### Work to be completed
Starting with the line that contains "grt_max_degree 34 \" and stopping after the line that contains "global_route_wire_length_before_repair_microns 5927 \", return each line below exactly as written, with no others.

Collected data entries
^^^^^^^^

`src/rtl/avg2_delay.sv`:
```
module avg2_delay #(
  parameter int DATA_W = 16
) (
  input  logic              clk,
  input  logic              rst,
  input  logic              load,
  input  logic [DATA_W-1:0] d,
  output logic [DATA_W-1:0] q
);
  always_ff @(posedge clk) begin
    if (rst)       q <= '0;
    else if (load) q <= d;
  end


  hold_chk: assert property (@(posedge clk) disable iff (rst)
    !load |=> $stable(q));
endmodule

```
`src/rtl/avg2_sum.sv`:
```
module avg2_sum #(
  parameter int DATA_W = 16,
  localparam int SUM_W = DATA_W + 1
) (
  input  logic signed [DATA_W-1:0] a,
  input  logic signed [DATA_W-1:0] b,
  output logic signed [SUM_W-1:0]  sum,
  output logic signed [DATA_W-1:0] half
);
  function automatic logic signed [SUM_W-1:0] add_wide(
      input logic signed [DATA_W-1:0] x, input logic signed [DATA_W-1:0] y);
    add_wide = SUM_W'(x) + SUM_W'(y);
  endfunction

  function automatic logic signed [DATA_W-1:0] halve(input logic signed [SUM_W-1:0] s);
    logic signed [SUM_W-1:0] t;
    t = s >>> 1;
    halve = t[DATA_W-1:0];
  endfunction

  always_comb begin
    sum  = add_wide(a, b);
    half = halve(sum);
  end


  no_overflow_chk: assert final ((sum >>> 1) >= SUM_W'(-(2 ** (DATA_W-1)))
                                 && (sum >>> 1) <= SUM_W'(2 ** (DATA_W-1) - 1));
endmodule

```
`src/rtl/avg2_comb.sv`:
```
module avg2_comb #(
  parameter int DATA_W = 16
) (
  input  logic              clk,
  input  logic              rst,
  input  logic              in_valid,
  input  logic [DATA_W-1:0] in_sample,
  output logic              out_valid,
  output logic [DATA_W-1:0] out_sample
);
  localparam int SUM_W = DATA_W + 1;

  logic [DATA_W-1:0]        prev_q;
  logic signed [SUM_W-1:0]  sum_w;
  logic signed [DATA_W-1:0] half_w;
  logic                     accept_w;

  assign accept_w = in_valid;

  avg2_delay #(.DATA_W(DATA_W)) u_delay (
    .clk(clk), .rst(rst), .load(accept_w), .d(in_sample), .q(prev_q)
  );

  avg2_sum #(.DATA_W(DATA_W)) u_sum (
    .a(in_sample), .b(prev_q), .sum(sum_w), .half(half_w)
  );

  always_ff @(posedge clk) begin
    if (rst) begin
      out_valid  <= 1'b0;
      out_sample <= '0;
    end else begin
      out_valid <= accept_w;
      if (accept_w) out_sample <= half_w;
    end
  end


  latency_chk: assert property (@(posedge clk) disable iff (rst)
    in_valid |=> out_valid);

  no_spurious_chk: assert property (@(posedge clk) disable iff (rst)
    !in_valid |=> !out_valid);

  out_hold_chk: assert property (@(posedge clk) disable iff (rst)
    !in_valid |=> $stable(out_sample));

  delay_track_chk: assert property (@(posedge clk) disable iff (rst)
    in_valid |=> prev_q == $past(in_sample));
endmodule

```
`config.mk`:
```
export PLATFORM = sky130hd
export DESIGN_NAME = avg2_comb
export DESIGN_NICKNAME = d
export VERILOG_FILES = /design/src/rtl/avg2_delay.sv /design/src/rtl/avg2_sum.sv /design/src/rtl/avg2_comb.sv
export SDC_FILE = /design/constraint.sdc
export NUM_CORES = 1
export LEC_CHECK = 0
export BUFFER_PORTS_ARGS = -buffer_cell sky130_fd_sc_hd__buf_4
export CAP_MARGIN = 20
export CORE_UTILIZATION = 45
export DETAILED_ROUTE_END_ITERATION = 8
export PLACE_DENSITY_LB_ADDON = 0.1
export REMOVE_ABC_BUFFERS = 1
export SYNTH_ARGS = -nofsm -noshare
export SYNTH_HDL_FRONTEND = slang
export SYNTH_HIERARCHICAL = 1
export SYNTH_SLANG_ARGS = --single-unit
```
`constraint.sdc`:
```
create_clock -name clk -period 3.7 [get_ports clk]
set_clock_uncertainty 0.2 [all_clocks]
set_input_delay 0.555 -clock clk [delete_from_list [all_inputs] [get_ports clk]]
set_output_delay 0.555 -clock clk [all_outputs]
set_load 0.02 [all_outputs]
```
==> impl_metrics.tcl <==
set metrics [dict create \
    avgViaCountPerCell 5.276 \
    numCtsBuffers 5 \
    drv_cap 0 \
    post_route_fraction_of_the_period_consumed_by_the_critical_path_pct 69.15 \
    post_route_cells_drive_above_1_share_pct 22.03 \
    cts_max_level 2 \
    placedCellCount 278 \
    power.leakage_uw 0.001157 \
    synthesis.area_per_instance_sq_um 9.786 \
    final_max_slew_viol_count 0 \
    final-setup-viol-count 0 \
    clockBufferDepth 2 \
    yosys_warnings 6 \
    initial_util_pct 48.13 \
    routedWlPerCell_microns 13.07 \
    cp_data_required_time_ps 3660 \
    length_of_the_first_detailed_routing_pass_in_iterations 4 \
    cts_resized 0 \
    vias 1509 \
    combined_global_route_utilization_of_all_metal_layers_pct 17.31 \
    timing.critical_path.from_type "primary input" \
    cts.sink_count 33 \
    layout-area-overhead-vs-synth_pct 18.32 \
    holdBufCountCts 0 \
    vias_in_the_first_global_route 1357 \
    core_area_sq_mm 0.004086 \
    finalCriticalPeriod_ps 2559 \
    fp.dieArea_sq_mm 0.004639 \
    detail-route-antenna-nets 0 \
    min_delay_path_depth 2 \
    rsz0062_at_grt "no" \
    maximum_fanout_along_the_worst_path 4 \
    remaining_drc_errors 0 \
    design.portCount 36 \
    fp-row-count 23 \
    root_buffer "sky130_fd_sc_hd__clkbuf_8" \
    vdd_drop_max_v 0.0002220 \
    holdCritPathClass "reg -> reg" \
    worst_pin_slew_ps 548.0 \
    post-cts-setup-buffers 0 \
    final-hold-violation-count 0 \
    grt_overflow_total 0 \
    detail_route.wirelength_microns 3739 \
    synth_cells 201 \
    grt_max_degree 34 \
    criticalPathCategory "in -> reg" \
    area_of_combinational_cells_with_multiple_inputs_sq_mm 0.001206 \
    r2r_slack_ps 1220 \
    mappedNetlistArea_sq_mm 0.001967 \
    worst_setup_path_end_kind "register" \
    die_h_microns 68.11 \
    global_route_wire_length_before_repair_microns 5927 \
    register_area_sq_um 660.6 \
    die_width_microns 68.11 \
    diodes 0 \
    post_layout_nonfiller_instances 286 \
    final.setup.tns_ps 0 \
    clk_latency_ps 280 \
    first_iter_violations 52 \
    finalNetCount 271 \
    grt_antenna_before_repair 0 \
    cts_tree "built" \
    rr_worst_depth 9 \
    place_congestion 0.7839 \
    path_clk_slew_ps 70 \
    place.port_buffers 35 \
    run_status "finished, final reports clean" \
    power_density_mw_per_mm2 433.8 \
    arrival_ps 2520 \
    final_hpwl_from_detailed_placement_microns 2710 \
    max_freq_mhz 390.8 \
    final_layout_fill_cell_count 379 \
    maxSlewHeadroom_pct 63.46 \
]
-- cell usage in the layout, fill, tap and decap left out, types with 2 or more instances in the layout --
master and instances:
sky130_fd_sc_hd__nor2_1 35, sky130_fd_sc_hd__buf_4 35, sky130_fd_sc_hd__mux2i_1 33, sky130_fd_sc_hd__dfxtp_1 33, sky130_fd_sc_hd__ha_1 16, sky130_fd_sc_hd__a21oi_1 12
sky130_fd_sc_hd__nand2_1 8, sky130_fd_sc_hd__xnor2_1 7, sky130_fd_sc_hd__clkbuf_8 6, sky130_fd_sc_hd__a21o_1 6, sky130_fd_sc_hd__inv_1 5, sky130_fd_sc_hd__xor2_1 5
sky130_fd_sc_hd__nand4b_1 3, sky130_fd_sc_hd__o211ai_2 3, sky130_fd_sc_hd__o21ai_0 3, sky130_fd_sc_hd__and3_1 2, sky130_fd_sc_hd__o21ai_1 2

^^^^^^^^

### Answer to this exercise
    grt_max_degree 34 \
    criticalPathCategory "in -> reg" \
    area_of_combinational_cells_with_multiple_inputs_sq_mm 0.001206 \
    r2r_slack_ps 1220 \
    mappedNetlistArea_sq_mm 0.001967 \
    worst_setup_path_end_kind "register" \
    die_h_microns 68.11 \
    global_route_wire_length_before_repair_microns 5927 \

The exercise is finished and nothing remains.